Starting this fall, Young plans to release a comprehensive archive of music, videos and other material dating back to 1963 on a series of interactive Blu-ray discs, which he demonstrated last week for several thousand software developers and tech enthusiasts at Sun Microsystems’ JavaOne conference in San Francisco.


“It’s the history of a creative process, the development of my music and actually of my life,” Young said after the demo. “It’s interactive and online, and it will grow.”


The project could signal a broader use of the high-definition technology known as Blu-ray, which was developed with Sun’s Java programming language, and which emerged earlier this year as the global standard for high-performance video from Sony and other companies.

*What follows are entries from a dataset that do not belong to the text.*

This design comes from an exercise in tuning for small area and a short achievable clock period on the open sky130 flow, not from production work. Function was checked by simulation only, so behaviour that the tests miss may differ from the original.

==> 12-16 <==
==> flow/design.v (excerpt) <==
module SingleCPU(
    input CLK,
    input RESET,
    input wait_transport,
    input uart_rx_pin,
    output led1,
    output led2,
    output led3,
    output led4,
    output reg dig1,
    output reg dig2,
    output reg dig3,
    output reg dig4,
    output reg dig5,
    output reg dig6,
    output reg [6:0] out
);
    reg rx_reg1, rx_reg2, rx_reg3;
    reg start_nedge, work_en, bit_flag, rx_flag, po_flag;
    reg [3:0] baud_cnt;
    reg [3:0] bit_cnt;
    reg [7:0] rx_data;
    wire last_bit = (bit_cnt == 4'd8) && bit_flag;
    always @(posedge CLK or negedge RESET) begin
        if (!RESET) begin
            rx_reg1 <= 1'b1;
            rx_reg2 <= 1'b1;
            rx_reg3 <= 1'b1;
            start_nedge <= 1'b0;
            work_en <= 1'b0;
            baud_cnt <= 4'd0;
            bit_flag <= 1'b0;
            bit_cnt <= 4'd0;
            rx_flag <= 1'b0;
            po_flag <= 1'b0;
        end else begin
            rx_reg1 <= uart_rx_pin;
            rx_reg2 <= rx_reg1;
            rx_reg3 <= rx_reg2;
            start_nedge <= ~rx_reg2 & rx_reg3;
            if (start_nedge)
  ...
export LEC_CHECK = 0
export CAP_MARGIN = 20
export CORE_MARGIN = 2
export CORE_UTILIZATION = 50
export CTS_CLUSTER_DIAMETER = 70
export CTS_CLUSTER_SIZE = 25
export PLACE_DENSITY = 0.6
export SLEW_MARGIN = 20
export SYNTH_HIERARCHICAL = 1
create_clock -name core_clock -period 17.0 [get_ports {CLK}]
standard.sh (not shown) runs the stock make flow with config.mk's settings and CLKGATE_MAP_FILE= SYNTH_SCRIPT=/design/flow/synth_recipe.tcl, a recipe that flattens the netlist after the stock synthesis.
==> flow/flow/run.sh <==
#!/bin/bash
set -euo pipefail
bash standard.sh synth > synth.log 2>&1
export SETUP_SLACK_MARGIN=12
export TNS_END_PERCENT=10
bash standard.sh > layout.log 2>&1
==> inputs of 10-22, as changes to 12-16 <==
--- a/flow/design.v
+++ b/flow/design.v
@@ -96,45 +96,28 @@
                 waddr <= 8'd0;
             end else if (state == S_LOAD_MSB) begin
                 remaining <= remaining - 16'd1;
                 waddr <= waddr + 8'd1;
             end
         end
     end
     wire imem_we = (state == S_LOAD_MSB) && po_flag;
-    function [5:0] agen_of;
-        input [15:0] w;
-        begin
-            if (w[3:0] == 4'd1)
-                agen_of = {w[15], w[15:12], 1'b0};
-            else if (w[3:1] == 3'b011)
-                agen_of = {w[7], w[7], w[7:4]};
-            else
-                agen_of = {w[15], w[15], w[15:12]};
-        end
-    endfunction
     reg [7:0] nrot;              
     reg [7:0] pend_addr;
     reg [15:0] pend_data;
     reg [15:0] word0;
-    reg [5:0] agen0;             
     always @(posedge CLK)
-        if (nrot == nrot)
-            nrot <= nrot - 8'd1;
-        else
-            nrot <= 8'd0;
+        nrot <= nrot - 8'd1;
     always @(posedge CLK) begin
         if (imem_we) begin
             pend_addr <= waddr;
             pend_data <= rx_word;
-            if (waddr == 8'd0) begin
+            if (waddr == 8'd0)
                 word0 <= rx_word;
-                agen0 <= agen_of(rx_word);
-            end
         end
     end
     wire [15:0] slot [0:255];
     genvar k;
     generate
         for (k = 0; k < 256; k = k + 1) begin : ring
             reg [15:0] q;
             if (k < 255) begin : mid
@@ -142,66 +125,67 @@
                     q <= slot[k + 1];
             end else begin : ins
                 always @(posedge CLK)
                     q <= (pend_addr + nrot == 8'd0) ? pend_data : slot[0];
             end
             assign slot[k] = q;
         end
     endgenerate
-    genvar h;
-    wire [255:0] fsel;
-    wire [255:0] rsel;
-    wire [2047:0] fetch_pairs_flat, rom_pairs_flat;
-    generate
-        for (k = 0; k < 128; k = k + 1) begin : pr
-            for (h = 0; h < 4; h = h + 1) begin : nib
-                pair_read u_pair (
-                    .q0(slot[2*k][4*h +: 4]), .q1(slot[2*k+1][4*h +: 4]),
-                    .sa0(fsel[2*k]), .sa1(fsel[2*k+1]),
-                    .sb0(rsel[2*k]), .sb1(rsel[2*k+1]),
-                    .ya_n(fetch_pairs_flat[16*k + 4*h +: 4]),
-                    .yb_n(rom_pairs_flat[16*k + 4*h +: 4]));
-            end
+    function [15:0] ring_read;
+        input [255:0] sel;
+        integer j;
+        begin
+            ring_read = 16'd0;
+            for (j = 0; j < 256; j = j + 1)
+                ring_read = ring_read | (slot[j] & {16{sel[j]}});
         end
-    endgenerate
-    wire [15:0] fetch_or, rom_or;
-    or_tree u_fetch_or (.x_n(fetch_pairs_flat), .y(fetch_or));
-    or_tree u_rom_or (.x_n(rom_pairs_flat), .y(rom_or));
+    endfunction
     function [15:0] reg_read;
         input [15:0] sel;
         input [255:0] flat;
         integer j;
         begin
             reg_read = 16'd0;
             for (j = 0; j < 16; j = j + 1)
                 reg_read = reg_read | (flat[16*j +: 16] & {16{sel[j]}});
         end
     endfunction
     reg [15:0] pc;
     reg [15:0] ir;
     reg [15:0] sel_a, sel_b;     
     reg first;                   
-    reg first_k, first_p;
     reg [15:0] regs [0:15];
     wire [255:0] regs_flat;
     generate
         for (k = 0; k < 16; k = k + 1) begin : rflat
             assign regs_flat[16*k +: 16] = regs[k];
         end
     endgenerate
     wire [15:0] instr = first ? word0 : ir;
     wire [3:0] op = instr[3:0];
     wire [3:0] f1 = instr[7:4];
     wire [3:0] f2 = instr[11:8];
     wire [3:0] f3 = instr[15:12];
     wire [15:0] ra = reg_read(sel_a, regs_flat);
     wire [15:0] rb = reg_read(sel_b, regs_flat);
     wire [8:0] nrot2 = {nrot, 1'b0};
-    wire [5:0] agen = first_k ? agen0 : agen_of(ir);
+    function [5:0] agen_of;
+        input [15:0] w;
+        begin
+            if (w[3:0] == 4'd1)
+                agen_of = {w[15], w[15:12], 1'b0};
+            else if (w[3:1] == 3'b011)
+                agen_of = {w[7], w[7], w[7:4]};
+            else
+                agen_of = {w[15], w[15], w[15:12]};
+        end
+    endfunction
+    reg [5:0] agen_q;
+    wire [5:0] agen = first ? agen_of(word0) : agen_q;
     wire [15:0] agen_off = {{11{agen[5]}}, agen[4:0]};
     wire is_jalr  = (op == 4'd1);
     wire is_store = (op[3:1] == 3'b011);
     wire [15:0] addr = ra + agen_off;
     wire [8:0] addr_phys = ra[8:0] + (agen_off[8:0] + nrot2);
     wire [15:0] opb = op[2] ? {{12{f3[3]}}, f3} : rb;
     wire [15:0] sum = ra + opb;
     wire [15:0] dif = ra - opb;
@@ -216,49 +200,34 @@
     end
     wire eq = (ra == rb);
     wire le = (ra <= rb);
     wire taken = (op == 4'd2 && eq) || (op == 4'd3 && le);
     wire [15:0] pc_plus2 = pc + 16'd2;
     wire [15:0] br_off = (op == 4'd0) ? {{7{f3[3]}}, f3, f2, 1'b0} : {{11{f1[3]}}, f1, 1'b0};
     wire [15:0] pc_br = pc + br_off;
     reg [7:0] pphys_q;
-    wire [7:0] pphys = first_p ? nrot : pphys_q;
+    wire [7:0] pphys = first ? nrot : pphys_q;
     wire [7:0] seq_phys = pphys + 8'd1;
     wire [7:0] br_phys = pphys + br_off[8:1];
     reg [15:0] npc;
     reg [7:0] npc_phys;
-    function [15:0] dec16;
-        input [3:0] v;
-        dec16 = 16'd1 << v;
-    endfunction
-    wire use_br = (op == 4'd0) || taken;
-    wire [15:0] fsel_hi = use_br ? dec16(br_phys[7:4]) :
-                          is_jalr ? dec16(addr_phys[8:5]) : dec16(seq_phys[7:4]);
-    wire [15:0] fsel_lo = use_br ? dec16(br_phys[3:0]) :
-                          is_jalr ? dec16(addr_phys[4:1]) : dec16(seq_phys[3:0]);
-    generate
-        for (h = 0; h < 16; h = h + 1) begin : fsel_g
-            assign fsel[16*h +: 16] = fsel_lo & {16{fsel_hi[h]}};
-        end
-    endgenerate
     always @(*) begin
         if (op == 4'd0 || taken) begin
             npc = pc_br;
             npc_phys = br_phys;
         end else if (is_jalr) begin
             npc = addr;
             npc_phys = addr_phys[8:1];
         end else begin
             npc = pc_plus2;
             npc_phys = seq_phys;
         end
     end
-    assign rsel = 256'd1 << addr_phys[8:1];
-    wire [15:0] rom_ring = rom_or;
+    wire [15:0] rom_ring = ring_read(256'd1 << addr_phys[8:1]);
     wire [15:0] rom_word = (addr[8:1] == pend_addr) ? pend_data : rom_ring;
     wire [7:0] rom_byte = addr[0] ? rom_word[7:0] : rom_word[15:8];
     reg [7:0] ram [0:63];
     wire [15:0] ram_word = {ram[{addr[5:1], 1'b1}], ram[{addr[5:1], 1'b0}]};
     wire [7:0] ram_byte = addr[0] ? ram_word[15:8] : ram_word[7:0];
     wire in_rom = (addr[15:12] == 4'd0);
     wire [15:0] load_data = in_rom ? {8'd0, rom_byte} :
                             op[0] ? ram_word : {8'd0, ram_byte};
@@ -285,31 +254,28 @@
         end else if (running && wreg) begin
             regs[f1] <= wdata;
         end
     end
     always @(posedge CLK or negedge RESET) begin
         if (!RESET) begin
             pc <= 16'd0;
             first <= 1'b1;
-            first_k <= 1'b1;
-            first_p <= 1'b1;
         end else begin
             first <= 1'b0;
-            first_k <= !running;
-            first_p <= !show_leds;
             if (running)
                 pc <= npc;
         end
     end
-    wire [15:0] fetch_ring = fetch_or;
+    wire [15:0] fetch_ring = ring_read(256'd1 << npc_phys);
     wire [15:0] fetch = (npc[8:1] == pend_addr) ? pend_data : fetch_ring;
     always @(posedge CLK) begin
         ir <= fetch;
         pphys_q <= npc_phys - 8'd1;
+        agen_q <= agen_of(fetch);
         sel_a <= 16'd1 << fetch[11:8];
         sel_b <= 16'd1 << fetch[15:12];
     end
     wire store = running && is_store;
     wire st_ram = store && (addr[15:12] == 4'd1);
     wire st_led = store && (addr[15:2] == 14'h0800);
     wire st_dig = store && (addr[15:3] == 13'h0600) && (addr[2:1] != 2'b11);
     reg ledr1, ledr2, ledr3, ledr4;
@@ -394,60 +360,8 @@
             4'hB: out <= 7'b0000011;
             4'hC: out <= 7'b1000110;
             4'hD: out <= 7'b0100001;
             4'hE: out <= 7'b0000110;
             default: out <= 7'b0001110;
         endcase
     end
 endmodule
-module pair_read(
-    input [3:0] q0,
-    input [3:0] q1,
-    input sa0,
-    input sa1,
-    input sb0,
-    input sb1,
-    output [3:0] ya_n,
-    output [3:0] yb_n
-);
-    assign ya_n = ~((q0 & {4{sa0}}) | (q1 & {4{sa1}}));
-    assign yb_n = ~((q0 & {4{sb0}}) | (q1 & {4{sb1}}));
-endmodule
-module or_tree(
-    input [2047:0] x_n,
-    output [15:0] y
-);
-    wire [16*32-1:0] b;
-    wire [16*16-1:0] c;
-    wire [16*4-1:0] d;
-    genvar g;
-    generate
-        for (g = 0; g < 32; g = g + 1) begin : l1
-            nand4_16 u (.a(x_n[64*g +: 16]), .b(x_n[64*g+16 +: 16]), .c(x_n[64*g+32 +: 16]),
-                        .d(x_n[64*g+48 +: 16]), .y(b[16*g +: 16]));
-        end
-        for (g = 0; g < 16; g = g + 1) begin : l2
-            nor2_16 u (.a(b[32*g +: 16]), .b(b[32*g+16 +: 16]), .y(c[16*g +: 16]));
-        end
-        for (g = 0; g < 4; g = g + 1) begin : l3
-            nand4_16 u (.a(c[64*g +: 16]), .b(c[64*g+16 +: 16]), .c(c[64*g+32 +: 16]),
-                        .d(c[64*g+48 +: 16]), .y(d[16*g +: 16]));
-        end
-    endgenerate
-    assign y = d[0 +: 16] | d[16 +: 16] | d[32 +: 16] | d[48 +: 16];
-endmodule
-module nand4_16(
-    input [15:0] a,
-    input [15:0] b,
-    input [15:0] c,
-    input [15:0] d,
-    output [15:0] y
-);
-    assign y = ~(a & b & c & d);
-endmodule
-module nor2_16(
-    input [15:0] a,
-    input [15:0] b,
-    output [15:0] y
-);
-    assign y = ~(a | b);
-endmodule
==> flow/run.sh (new file) <==
#!/bin/bash
# synth_recipe.tcl (not shown) runs the flow's synth.tcl, then flattens the netlist and writes it again
# the make line also repeats each setting of config.mk as NAME=value (left out here)
make -C /OpenROAD-flow-scripts/flow DESIGN_CONFIG=/design/flow/config.mk WORK_HOME=/design/flow/orfs CLKGATE_MAP_FILE= SYNTH_SCRIPT=/design/flow/synth_recipe.tcl finish
CORE_UTILIZATION = 55   (was 50)
CTS_CLUSTER_DIAMETER = unset   (was 70)
CTS_CLUSTER_SIZE = unset   (was 25)
PLACE_DENSITY = 0.65   (was 0.6)
SYNTH_HIERARCHICAL = unset   (was 1)
removed: flow/flow/run.sh
removed: flow/standard.sh
==> run summary <==
Final TNS setup 0 ps; status complete, no violations; fin nets 17200; top cell category flip-flops and latches; pin count of the biggest net entering global routing 164; Worst Setup Start Kind flip-flop; commonest non-fill, non-tap cells in the layout a22oi_1 (4229), dfxtp_1 (4152), nand4_1 (1219), nand2_1 (844), dfrtp_1 (831); Largest register FFs 4096; layout cells sized above 1 17.1%
the above is filed under 12-16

It’s unclear how many fans will have the equipment, and the time, to enjoy such a comprehensive archive. Young said he hopes fans will spend hours exploring an interactive timeline, playing classic hits and unreleased tracks, while examining contemporaneous films, photos, recording notes and other documents.


With up to 50 gigabytes of storage, Blu-ray discs have five to 10 times the capacity of DVDs, which in turn can hold far more material than CDs. Young, who lives on a ranch in San Mateo County, Calif., is planning a series of five volumes, each consisting of 10 discs. He promised that fans will be able to download additional material from the Internet as it becomes available.


At least as important, Young said, the collection will represent an alternative to what he characterized as the tyranny of inferior sound. Blu-ray developers say their technology provides far superior audio quality as well as high-definition video.


“CD quality is very low resolution, maybe a step above MP3s. It was a crime to make that the standard for so many years,” he said, complaining that music fans were forced to accept CDs because they were marketed as an inevitable and necessary new format.


“It was the Patriot Act of music,” he said, drawing laughs.


Reminded that many music fans these days download and play songs on portable MP3 players, Young said: “My heart goes out to them.”


But the 62-year-old rocker acknowledged that most consumers don’t have Blu-ray equipment yet. Analysts say Sony and other companies have sold about 1 million Blu-ray players, while Apple has reported selling more than 150 million iPods. Sony has also sold about 3 million PlayStation 3 game consoles, which have Blu-ray capability, as Young pointed out.


He did not rule out the possibility that the songs, dating back to his early days in a Canadian band called the Squires, might be released in other formats. “I’m not interested in making MP3s, but I’m not going to say to Apple: `No, I’m not going to let you issue MP3s.’”


Young, in a cap and sunglasses, appeared on stage with Sun Chief Executive Jonathan Schwartz and praised the technology that Young said enabled him to complete a project he first envisioned 15 years ago.


But the artist, whose long line of hits - from “Cinnamon Girl” to “Rockin’ in the Free World” - includes a song in which he vowed never to shill for a sponsor, told reporters that Sun is not sponsoring his project.


“I’m actually plugging myself,” Young said of his appearance. “They’ve enabled me to do something I’ve wanted to do for a long time. I feel like it’s a good thing to acknowledge that.”